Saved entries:
Segment Open

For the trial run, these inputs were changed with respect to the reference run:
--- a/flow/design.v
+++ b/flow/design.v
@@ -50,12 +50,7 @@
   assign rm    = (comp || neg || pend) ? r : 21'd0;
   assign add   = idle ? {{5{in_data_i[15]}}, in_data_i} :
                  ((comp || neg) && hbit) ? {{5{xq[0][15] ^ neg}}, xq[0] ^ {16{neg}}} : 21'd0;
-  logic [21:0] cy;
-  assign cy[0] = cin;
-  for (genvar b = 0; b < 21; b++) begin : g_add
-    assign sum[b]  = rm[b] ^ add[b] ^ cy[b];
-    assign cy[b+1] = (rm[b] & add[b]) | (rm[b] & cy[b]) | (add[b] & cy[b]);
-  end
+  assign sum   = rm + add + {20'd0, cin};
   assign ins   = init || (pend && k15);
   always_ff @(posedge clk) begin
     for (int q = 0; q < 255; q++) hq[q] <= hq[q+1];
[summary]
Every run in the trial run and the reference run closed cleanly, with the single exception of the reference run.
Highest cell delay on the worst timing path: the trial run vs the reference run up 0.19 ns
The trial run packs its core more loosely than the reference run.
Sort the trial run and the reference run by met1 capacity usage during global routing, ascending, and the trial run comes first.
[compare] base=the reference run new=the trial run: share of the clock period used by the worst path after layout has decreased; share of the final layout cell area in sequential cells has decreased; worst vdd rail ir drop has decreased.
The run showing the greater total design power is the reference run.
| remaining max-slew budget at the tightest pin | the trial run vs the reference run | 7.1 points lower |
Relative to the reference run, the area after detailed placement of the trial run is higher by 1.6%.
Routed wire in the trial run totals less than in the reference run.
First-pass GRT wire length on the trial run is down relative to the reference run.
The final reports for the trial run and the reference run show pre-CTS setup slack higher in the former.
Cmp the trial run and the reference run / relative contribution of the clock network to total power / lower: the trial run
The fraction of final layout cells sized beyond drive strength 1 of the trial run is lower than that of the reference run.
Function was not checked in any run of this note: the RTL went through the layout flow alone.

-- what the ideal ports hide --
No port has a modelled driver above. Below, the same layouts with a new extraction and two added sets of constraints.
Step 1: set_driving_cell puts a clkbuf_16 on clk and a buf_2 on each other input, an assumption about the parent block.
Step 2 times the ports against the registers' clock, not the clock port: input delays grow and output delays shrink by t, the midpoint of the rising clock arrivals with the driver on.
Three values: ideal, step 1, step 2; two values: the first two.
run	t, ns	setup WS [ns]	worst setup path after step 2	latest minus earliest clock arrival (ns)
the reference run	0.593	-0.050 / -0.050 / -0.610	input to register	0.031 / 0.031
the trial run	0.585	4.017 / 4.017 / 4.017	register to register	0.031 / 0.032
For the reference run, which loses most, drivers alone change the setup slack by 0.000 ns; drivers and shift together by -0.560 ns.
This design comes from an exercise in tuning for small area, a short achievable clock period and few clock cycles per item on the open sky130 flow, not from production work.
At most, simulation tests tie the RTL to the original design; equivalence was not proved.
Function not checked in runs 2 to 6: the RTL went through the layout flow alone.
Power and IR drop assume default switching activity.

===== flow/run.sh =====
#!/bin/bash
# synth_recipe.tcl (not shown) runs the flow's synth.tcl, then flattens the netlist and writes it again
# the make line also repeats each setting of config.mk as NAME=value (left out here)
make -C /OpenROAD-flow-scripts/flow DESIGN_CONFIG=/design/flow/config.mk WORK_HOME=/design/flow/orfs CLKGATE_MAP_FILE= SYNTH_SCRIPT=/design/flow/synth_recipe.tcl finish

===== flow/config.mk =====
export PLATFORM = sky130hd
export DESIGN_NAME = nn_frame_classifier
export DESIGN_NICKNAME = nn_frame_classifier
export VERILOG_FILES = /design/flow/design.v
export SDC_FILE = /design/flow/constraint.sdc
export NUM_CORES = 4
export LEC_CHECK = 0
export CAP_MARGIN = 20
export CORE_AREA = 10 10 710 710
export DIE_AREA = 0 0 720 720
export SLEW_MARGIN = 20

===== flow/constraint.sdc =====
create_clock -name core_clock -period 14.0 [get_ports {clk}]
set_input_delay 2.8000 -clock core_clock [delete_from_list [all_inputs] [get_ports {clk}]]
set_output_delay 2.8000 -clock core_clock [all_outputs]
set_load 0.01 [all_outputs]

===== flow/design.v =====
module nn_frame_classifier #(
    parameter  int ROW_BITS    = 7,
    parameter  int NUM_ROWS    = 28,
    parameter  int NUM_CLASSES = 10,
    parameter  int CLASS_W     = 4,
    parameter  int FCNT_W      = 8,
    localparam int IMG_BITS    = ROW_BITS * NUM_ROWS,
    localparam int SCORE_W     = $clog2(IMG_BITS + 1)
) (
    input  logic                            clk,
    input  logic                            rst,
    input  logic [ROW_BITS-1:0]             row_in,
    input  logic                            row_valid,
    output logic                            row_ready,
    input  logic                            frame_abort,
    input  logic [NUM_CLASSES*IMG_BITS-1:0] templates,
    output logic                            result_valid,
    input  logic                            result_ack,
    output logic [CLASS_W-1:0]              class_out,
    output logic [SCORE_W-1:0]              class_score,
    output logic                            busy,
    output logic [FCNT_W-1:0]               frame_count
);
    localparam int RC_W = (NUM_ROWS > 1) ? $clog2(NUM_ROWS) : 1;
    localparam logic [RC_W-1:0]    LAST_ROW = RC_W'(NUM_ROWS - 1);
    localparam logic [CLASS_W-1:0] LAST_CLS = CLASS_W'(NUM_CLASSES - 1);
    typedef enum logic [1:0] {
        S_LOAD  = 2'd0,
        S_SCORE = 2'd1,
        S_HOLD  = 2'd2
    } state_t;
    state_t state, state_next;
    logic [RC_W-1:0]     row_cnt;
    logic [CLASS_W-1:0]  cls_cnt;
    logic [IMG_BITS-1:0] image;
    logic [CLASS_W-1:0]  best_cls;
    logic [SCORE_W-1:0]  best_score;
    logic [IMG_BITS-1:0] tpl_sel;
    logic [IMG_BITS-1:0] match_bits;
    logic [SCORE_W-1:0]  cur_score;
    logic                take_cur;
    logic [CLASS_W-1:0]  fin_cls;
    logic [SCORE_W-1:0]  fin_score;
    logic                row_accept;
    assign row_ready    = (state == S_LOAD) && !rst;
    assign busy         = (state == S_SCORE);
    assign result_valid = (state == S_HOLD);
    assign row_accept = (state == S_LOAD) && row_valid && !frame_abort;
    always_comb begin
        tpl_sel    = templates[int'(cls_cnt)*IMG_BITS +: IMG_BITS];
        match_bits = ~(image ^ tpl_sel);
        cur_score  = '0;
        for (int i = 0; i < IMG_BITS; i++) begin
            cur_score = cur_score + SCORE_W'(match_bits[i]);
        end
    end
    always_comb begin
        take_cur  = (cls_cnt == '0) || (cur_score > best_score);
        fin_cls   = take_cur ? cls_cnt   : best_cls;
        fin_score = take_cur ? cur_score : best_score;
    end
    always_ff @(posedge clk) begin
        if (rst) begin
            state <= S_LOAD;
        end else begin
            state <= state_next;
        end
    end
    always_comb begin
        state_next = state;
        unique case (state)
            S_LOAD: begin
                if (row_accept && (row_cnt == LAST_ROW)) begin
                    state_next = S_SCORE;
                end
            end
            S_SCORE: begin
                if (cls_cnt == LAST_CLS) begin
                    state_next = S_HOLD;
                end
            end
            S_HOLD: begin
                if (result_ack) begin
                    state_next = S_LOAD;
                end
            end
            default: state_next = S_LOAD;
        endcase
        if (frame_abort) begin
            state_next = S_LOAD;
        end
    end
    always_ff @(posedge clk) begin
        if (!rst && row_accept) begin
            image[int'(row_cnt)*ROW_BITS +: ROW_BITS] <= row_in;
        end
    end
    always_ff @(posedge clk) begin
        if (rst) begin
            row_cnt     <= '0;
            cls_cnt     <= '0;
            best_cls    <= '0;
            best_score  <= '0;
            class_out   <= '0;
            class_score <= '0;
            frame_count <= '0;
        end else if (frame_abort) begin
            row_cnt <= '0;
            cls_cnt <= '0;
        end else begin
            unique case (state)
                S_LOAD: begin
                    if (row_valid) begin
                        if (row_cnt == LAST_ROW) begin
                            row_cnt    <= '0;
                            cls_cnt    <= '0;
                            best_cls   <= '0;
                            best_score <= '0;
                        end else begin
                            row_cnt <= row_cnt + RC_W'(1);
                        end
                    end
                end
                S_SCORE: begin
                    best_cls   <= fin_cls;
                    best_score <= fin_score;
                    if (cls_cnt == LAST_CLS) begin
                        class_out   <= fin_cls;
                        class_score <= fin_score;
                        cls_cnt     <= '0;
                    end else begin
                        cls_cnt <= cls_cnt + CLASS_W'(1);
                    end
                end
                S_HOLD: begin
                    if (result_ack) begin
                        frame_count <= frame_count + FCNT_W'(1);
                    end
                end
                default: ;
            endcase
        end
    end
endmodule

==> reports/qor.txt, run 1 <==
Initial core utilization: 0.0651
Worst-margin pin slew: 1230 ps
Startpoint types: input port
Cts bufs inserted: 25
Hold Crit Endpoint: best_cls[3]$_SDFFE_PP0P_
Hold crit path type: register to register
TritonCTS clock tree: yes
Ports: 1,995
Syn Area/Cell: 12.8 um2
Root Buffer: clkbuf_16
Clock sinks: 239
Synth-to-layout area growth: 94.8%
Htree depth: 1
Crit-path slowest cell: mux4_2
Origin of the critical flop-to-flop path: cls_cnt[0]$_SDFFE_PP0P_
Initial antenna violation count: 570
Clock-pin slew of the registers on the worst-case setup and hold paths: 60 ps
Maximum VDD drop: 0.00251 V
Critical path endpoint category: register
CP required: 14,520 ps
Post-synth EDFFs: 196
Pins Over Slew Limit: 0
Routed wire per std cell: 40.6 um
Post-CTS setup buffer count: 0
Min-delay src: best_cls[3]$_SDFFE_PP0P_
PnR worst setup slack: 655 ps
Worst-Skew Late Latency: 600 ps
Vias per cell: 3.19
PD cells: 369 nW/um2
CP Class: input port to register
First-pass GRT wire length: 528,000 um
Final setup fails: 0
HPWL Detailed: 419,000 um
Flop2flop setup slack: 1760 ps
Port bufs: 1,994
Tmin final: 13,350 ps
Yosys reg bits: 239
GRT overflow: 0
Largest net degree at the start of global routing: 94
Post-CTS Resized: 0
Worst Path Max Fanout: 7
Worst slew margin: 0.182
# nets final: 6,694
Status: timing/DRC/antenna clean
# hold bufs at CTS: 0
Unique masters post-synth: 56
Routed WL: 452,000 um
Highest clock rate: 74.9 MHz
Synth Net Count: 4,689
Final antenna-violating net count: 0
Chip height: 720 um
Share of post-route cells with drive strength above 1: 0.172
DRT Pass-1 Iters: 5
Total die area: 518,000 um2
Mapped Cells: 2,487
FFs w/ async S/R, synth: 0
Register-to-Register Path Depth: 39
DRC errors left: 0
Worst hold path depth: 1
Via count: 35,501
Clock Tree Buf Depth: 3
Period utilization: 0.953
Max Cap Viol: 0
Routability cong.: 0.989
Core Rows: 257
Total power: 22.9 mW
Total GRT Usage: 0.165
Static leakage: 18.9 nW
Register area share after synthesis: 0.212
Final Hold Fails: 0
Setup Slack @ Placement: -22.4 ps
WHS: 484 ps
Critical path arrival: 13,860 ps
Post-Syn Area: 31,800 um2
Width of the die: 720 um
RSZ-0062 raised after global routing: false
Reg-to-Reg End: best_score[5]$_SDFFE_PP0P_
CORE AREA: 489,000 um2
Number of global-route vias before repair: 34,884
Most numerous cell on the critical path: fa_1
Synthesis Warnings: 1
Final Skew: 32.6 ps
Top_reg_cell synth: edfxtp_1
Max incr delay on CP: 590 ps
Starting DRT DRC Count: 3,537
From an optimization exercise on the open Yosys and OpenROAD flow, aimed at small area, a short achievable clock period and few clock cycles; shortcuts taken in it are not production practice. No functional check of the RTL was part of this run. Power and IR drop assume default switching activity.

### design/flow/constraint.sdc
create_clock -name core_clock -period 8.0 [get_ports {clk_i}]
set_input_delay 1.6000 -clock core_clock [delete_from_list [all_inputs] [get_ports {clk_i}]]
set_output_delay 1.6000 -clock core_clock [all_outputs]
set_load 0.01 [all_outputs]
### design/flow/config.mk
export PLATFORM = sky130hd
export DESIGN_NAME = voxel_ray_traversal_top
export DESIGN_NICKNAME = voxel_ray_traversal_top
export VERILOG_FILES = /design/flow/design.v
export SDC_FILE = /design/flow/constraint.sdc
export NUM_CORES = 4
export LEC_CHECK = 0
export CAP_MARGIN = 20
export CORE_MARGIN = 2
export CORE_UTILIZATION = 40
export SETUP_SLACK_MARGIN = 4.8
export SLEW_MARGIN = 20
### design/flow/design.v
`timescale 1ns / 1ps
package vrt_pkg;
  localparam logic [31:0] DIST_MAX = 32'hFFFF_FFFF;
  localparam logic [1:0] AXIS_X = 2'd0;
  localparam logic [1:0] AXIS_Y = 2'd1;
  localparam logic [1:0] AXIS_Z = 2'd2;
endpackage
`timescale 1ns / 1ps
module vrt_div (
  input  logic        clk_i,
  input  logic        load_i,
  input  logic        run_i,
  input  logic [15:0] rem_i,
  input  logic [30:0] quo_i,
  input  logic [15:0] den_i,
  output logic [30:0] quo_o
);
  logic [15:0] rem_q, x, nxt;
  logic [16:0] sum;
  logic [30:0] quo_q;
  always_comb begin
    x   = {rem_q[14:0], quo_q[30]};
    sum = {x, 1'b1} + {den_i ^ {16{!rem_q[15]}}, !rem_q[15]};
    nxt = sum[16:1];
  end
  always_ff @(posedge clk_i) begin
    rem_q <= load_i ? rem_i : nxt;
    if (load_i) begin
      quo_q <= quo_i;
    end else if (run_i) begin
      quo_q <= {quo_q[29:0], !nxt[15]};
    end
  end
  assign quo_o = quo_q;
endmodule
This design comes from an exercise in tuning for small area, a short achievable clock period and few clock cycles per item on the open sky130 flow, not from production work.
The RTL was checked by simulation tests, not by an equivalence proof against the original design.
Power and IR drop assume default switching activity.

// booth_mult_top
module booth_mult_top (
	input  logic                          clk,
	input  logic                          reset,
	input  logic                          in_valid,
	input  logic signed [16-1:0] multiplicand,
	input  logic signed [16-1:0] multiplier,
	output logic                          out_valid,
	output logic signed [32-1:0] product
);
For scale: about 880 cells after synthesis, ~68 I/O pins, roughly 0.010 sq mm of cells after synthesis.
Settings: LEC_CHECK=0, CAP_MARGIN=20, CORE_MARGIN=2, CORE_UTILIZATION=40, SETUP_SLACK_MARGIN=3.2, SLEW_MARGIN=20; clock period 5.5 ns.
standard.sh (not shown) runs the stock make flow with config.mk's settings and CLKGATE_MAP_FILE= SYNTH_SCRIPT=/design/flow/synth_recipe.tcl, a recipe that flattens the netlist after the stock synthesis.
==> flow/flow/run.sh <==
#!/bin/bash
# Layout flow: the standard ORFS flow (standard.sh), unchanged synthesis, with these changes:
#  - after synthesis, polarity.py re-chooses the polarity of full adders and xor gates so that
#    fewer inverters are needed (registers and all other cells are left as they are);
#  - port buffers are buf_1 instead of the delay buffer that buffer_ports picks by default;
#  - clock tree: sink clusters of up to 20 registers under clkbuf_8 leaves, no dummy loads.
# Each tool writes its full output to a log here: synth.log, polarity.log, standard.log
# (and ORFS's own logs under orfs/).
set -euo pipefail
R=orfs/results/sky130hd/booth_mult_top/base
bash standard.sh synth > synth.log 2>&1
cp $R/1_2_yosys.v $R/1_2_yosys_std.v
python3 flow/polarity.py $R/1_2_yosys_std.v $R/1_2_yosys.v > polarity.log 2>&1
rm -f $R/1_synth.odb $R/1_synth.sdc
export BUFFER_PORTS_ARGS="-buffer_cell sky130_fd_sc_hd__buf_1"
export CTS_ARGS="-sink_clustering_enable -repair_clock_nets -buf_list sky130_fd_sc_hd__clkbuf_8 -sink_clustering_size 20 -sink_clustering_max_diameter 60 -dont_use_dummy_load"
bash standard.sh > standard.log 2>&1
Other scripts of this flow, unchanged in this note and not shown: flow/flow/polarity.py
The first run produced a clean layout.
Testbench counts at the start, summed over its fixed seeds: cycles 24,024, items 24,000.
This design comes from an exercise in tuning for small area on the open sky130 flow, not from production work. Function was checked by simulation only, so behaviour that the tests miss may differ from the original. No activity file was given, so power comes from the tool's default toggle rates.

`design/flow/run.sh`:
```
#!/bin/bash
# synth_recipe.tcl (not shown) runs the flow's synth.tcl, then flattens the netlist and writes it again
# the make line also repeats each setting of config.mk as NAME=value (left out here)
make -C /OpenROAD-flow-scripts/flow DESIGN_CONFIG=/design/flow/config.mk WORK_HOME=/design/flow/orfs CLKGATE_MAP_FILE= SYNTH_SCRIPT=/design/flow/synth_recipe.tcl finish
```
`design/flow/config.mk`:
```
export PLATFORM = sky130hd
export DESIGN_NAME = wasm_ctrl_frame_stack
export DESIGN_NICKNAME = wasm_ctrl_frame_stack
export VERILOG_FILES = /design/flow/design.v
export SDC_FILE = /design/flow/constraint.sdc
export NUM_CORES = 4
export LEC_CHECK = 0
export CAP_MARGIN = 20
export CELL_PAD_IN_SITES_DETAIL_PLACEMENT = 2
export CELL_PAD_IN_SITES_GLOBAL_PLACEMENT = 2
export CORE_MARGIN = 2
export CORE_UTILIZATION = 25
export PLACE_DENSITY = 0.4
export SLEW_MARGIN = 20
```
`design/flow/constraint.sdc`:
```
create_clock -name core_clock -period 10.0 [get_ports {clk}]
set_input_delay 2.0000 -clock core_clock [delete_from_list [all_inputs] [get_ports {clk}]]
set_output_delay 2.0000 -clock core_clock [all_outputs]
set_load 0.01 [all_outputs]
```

Segment Closed
Segment Open

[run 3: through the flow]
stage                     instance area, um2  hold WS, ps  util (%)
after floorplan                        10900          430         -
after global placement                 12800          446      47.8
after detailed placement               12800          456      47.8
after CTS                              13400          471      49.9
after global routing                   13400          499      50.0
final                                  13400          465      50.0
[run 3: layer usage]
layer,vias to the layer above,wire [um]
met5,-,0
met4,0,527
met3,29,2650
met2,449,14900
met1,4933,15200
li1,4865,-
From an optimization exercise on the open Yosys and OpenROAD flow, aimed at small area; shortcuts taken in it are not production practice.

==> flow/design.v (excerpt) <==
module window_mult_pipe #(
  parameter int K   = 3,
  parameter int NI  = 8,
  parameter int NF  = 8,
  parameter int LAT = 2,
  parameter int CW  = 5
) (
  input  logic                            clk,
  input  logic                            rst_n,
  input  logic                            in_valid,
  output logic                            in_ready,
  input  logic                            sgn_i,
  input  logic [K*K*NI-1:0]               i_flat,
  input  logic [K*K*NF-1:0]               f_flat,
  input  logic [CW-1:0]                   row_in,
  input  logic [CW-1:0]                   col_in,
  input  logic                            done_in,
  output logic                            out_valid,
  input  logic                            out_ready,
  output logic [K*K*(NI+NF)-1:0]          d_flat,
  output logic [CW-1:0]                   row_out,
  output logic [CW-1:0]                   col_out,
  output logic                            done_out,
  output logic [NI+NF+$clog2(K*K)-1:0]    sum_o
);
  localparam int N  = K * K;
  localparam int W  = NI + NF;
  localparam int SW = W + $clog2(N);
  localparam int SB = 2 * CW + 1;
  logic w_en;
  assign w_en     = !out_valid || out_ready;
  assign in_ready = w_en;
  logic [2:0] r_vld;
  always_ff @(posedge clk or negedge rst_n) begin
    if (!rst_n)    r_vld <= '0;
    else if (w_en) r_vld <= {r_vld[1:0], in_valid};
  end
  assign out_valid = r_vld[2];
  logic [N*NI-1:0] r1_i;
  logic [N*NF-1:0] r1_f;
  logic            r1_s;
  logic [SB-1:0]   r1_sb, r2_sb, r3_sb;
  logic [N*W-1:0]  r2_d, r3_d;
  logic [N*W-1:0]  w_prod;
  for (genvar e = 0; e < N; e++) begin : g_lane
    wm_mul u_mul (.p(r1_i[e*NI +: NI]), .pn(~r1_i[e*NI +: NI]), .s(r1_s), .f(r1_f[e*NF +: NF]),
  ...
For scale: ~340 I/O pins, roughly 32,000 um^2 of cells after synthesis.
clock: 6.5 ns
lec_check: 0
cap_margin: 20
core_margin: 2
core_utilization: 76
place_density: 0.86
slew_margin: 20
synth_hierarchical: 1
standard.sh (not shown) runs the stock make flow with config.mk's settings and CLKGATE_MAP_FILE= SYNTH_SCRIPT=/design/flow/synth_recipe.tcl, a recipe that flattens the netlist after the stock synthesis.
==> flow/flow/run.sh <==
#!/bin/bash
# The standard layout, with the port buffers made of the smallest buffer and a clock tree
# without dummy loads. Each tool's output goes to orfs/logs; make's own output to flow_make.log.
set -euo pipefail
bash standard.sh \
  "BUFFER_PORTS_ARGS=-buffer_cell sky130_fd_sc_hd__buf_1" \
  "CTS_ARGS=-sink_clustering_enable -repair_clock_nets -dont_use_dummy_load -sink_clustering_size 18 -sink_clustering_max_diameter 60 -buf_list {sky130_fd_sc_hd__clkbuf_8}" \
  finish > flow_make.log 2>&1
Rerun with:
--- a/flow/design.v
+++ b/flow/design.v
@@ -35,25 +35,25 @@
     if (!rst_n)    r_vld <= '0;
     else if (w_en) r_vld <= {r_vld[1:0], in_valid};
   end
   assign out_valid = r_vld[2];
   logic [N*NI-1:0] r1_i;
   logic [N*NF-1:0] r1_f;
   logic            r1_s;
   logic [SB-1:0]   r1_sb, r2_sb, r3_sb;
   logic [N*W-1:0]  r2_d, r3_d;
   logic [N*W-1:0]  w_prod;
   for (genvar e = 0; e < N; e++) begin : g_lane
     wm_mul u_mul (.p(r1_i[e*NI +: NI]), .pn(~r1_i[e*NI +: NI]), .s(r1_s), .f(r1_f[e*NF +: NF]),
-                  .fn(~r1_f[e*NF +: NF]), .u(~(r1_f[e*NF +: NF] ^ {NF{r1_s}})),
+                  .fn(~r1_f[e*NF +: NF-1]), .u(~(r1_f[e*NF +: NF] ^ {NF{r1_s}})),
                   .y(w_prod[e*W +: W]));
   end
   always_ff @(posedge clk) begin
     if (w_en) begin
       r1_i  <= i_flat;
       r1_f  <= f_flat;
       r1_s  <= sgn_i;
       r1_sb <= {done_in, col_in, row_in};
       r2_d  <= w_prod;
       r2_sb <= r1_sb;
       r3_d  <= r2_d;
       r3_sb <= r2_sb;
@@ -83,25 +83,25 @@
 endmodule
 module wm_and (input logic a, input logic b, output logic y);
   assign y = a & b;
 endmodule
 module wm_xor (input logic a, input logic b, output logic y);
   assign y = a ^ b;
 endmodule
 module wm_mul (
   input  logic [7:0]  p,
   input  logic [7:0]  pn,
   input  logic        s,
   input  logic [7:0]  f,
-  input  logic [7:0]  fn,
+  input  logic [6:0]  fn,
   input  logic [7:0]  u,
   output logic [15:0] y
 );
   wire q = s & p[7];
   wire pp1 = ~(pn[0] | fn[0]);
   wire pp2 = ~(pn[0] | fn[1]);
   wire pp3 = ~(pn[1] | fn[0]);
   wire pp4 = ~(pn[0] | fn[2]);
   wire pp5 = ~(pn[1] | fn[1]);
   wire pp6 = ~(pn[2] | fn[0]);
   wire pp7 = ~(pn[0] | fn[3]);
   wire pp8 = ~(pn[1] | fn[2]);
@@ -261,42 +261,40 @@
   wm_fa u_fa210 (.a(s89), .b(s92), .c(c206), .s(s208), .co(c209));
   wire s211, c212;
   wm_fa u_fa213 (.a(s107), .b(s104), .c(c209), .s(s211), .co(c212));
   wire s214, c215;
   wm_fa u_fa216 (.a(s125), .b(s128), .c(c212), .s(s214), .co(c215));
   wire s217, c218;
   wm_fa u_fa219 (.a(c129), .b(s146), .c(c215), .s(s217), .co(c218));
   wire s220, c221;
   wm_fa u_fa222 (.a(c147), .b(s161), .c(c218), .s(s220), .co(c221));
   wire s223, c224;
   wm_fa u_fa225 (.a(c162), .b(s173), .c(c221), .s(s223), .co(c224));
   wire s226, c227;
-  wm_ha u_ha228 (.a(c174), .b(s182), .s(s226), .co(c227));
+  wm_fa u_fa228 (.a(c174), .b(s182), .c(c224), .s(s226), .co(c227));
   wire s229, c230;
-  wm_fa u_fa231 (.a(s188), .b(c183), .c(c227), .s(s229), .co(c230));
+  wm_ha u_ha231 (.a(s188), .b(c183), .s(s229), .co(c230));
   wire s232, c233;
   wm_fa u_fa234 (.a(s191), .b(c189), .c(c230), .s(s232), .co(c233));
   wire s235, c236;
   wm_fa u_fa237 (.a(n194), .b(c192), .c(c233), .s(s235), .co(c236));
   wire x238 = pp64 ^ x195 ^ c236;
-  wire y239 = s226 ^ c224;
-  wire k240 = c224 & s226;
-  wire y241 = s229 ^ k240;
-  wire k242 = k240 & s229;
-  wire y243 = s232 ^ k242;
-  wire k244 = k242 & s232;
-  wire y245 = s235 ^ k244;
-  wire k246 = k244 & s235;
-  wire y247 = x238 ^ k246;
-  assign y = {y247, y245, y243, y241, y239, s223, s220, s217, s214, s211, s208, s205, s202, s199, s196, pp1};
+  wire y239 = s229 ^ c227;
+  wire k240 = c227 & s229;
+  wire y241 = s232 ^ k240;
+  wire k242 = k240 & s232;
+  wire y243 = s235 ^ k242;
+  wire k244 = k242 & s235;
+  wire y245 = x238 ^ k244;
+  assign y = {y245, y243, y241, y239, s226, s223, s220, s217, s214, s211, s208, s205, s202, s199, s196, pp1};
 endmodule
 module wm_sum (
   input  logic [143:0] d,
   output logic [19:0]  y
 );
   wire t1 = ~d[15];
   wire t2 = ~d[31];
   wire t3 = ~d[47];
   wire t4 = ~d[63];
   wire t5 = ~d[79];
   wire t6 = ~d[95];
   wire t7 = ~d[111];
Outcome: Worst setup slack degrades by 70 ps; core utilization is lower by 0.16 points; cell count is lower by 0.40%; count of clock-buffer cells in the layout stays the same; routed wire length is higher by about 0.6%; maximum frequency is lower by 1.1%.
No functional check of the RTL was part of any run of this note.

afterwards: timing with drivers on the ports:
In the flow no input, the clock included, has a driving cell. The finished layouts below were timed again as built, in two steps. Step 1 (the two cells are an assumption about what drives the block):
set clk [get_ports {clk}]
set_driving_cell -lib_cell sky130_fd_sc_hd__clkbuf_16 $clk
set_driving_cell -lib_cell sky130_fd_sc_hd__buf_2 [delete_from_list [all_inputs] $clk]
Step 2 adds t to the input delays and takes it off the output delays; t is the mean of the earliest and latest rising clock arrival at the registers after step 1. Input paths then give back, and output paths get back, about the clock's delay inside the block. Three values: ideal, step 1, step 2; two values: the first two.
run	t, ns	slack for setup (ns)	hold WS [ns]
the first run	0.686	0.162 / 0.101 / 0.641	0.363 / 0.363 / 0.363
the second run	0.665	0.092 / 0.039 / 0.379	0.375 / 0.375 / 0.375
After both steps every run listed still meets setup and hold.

Segment Closed

Would you filter the records and copy out each line containing "layer"?

Solution to this problem =>
[run 3: layer usage]
layer,vias to the layer above,wire [um]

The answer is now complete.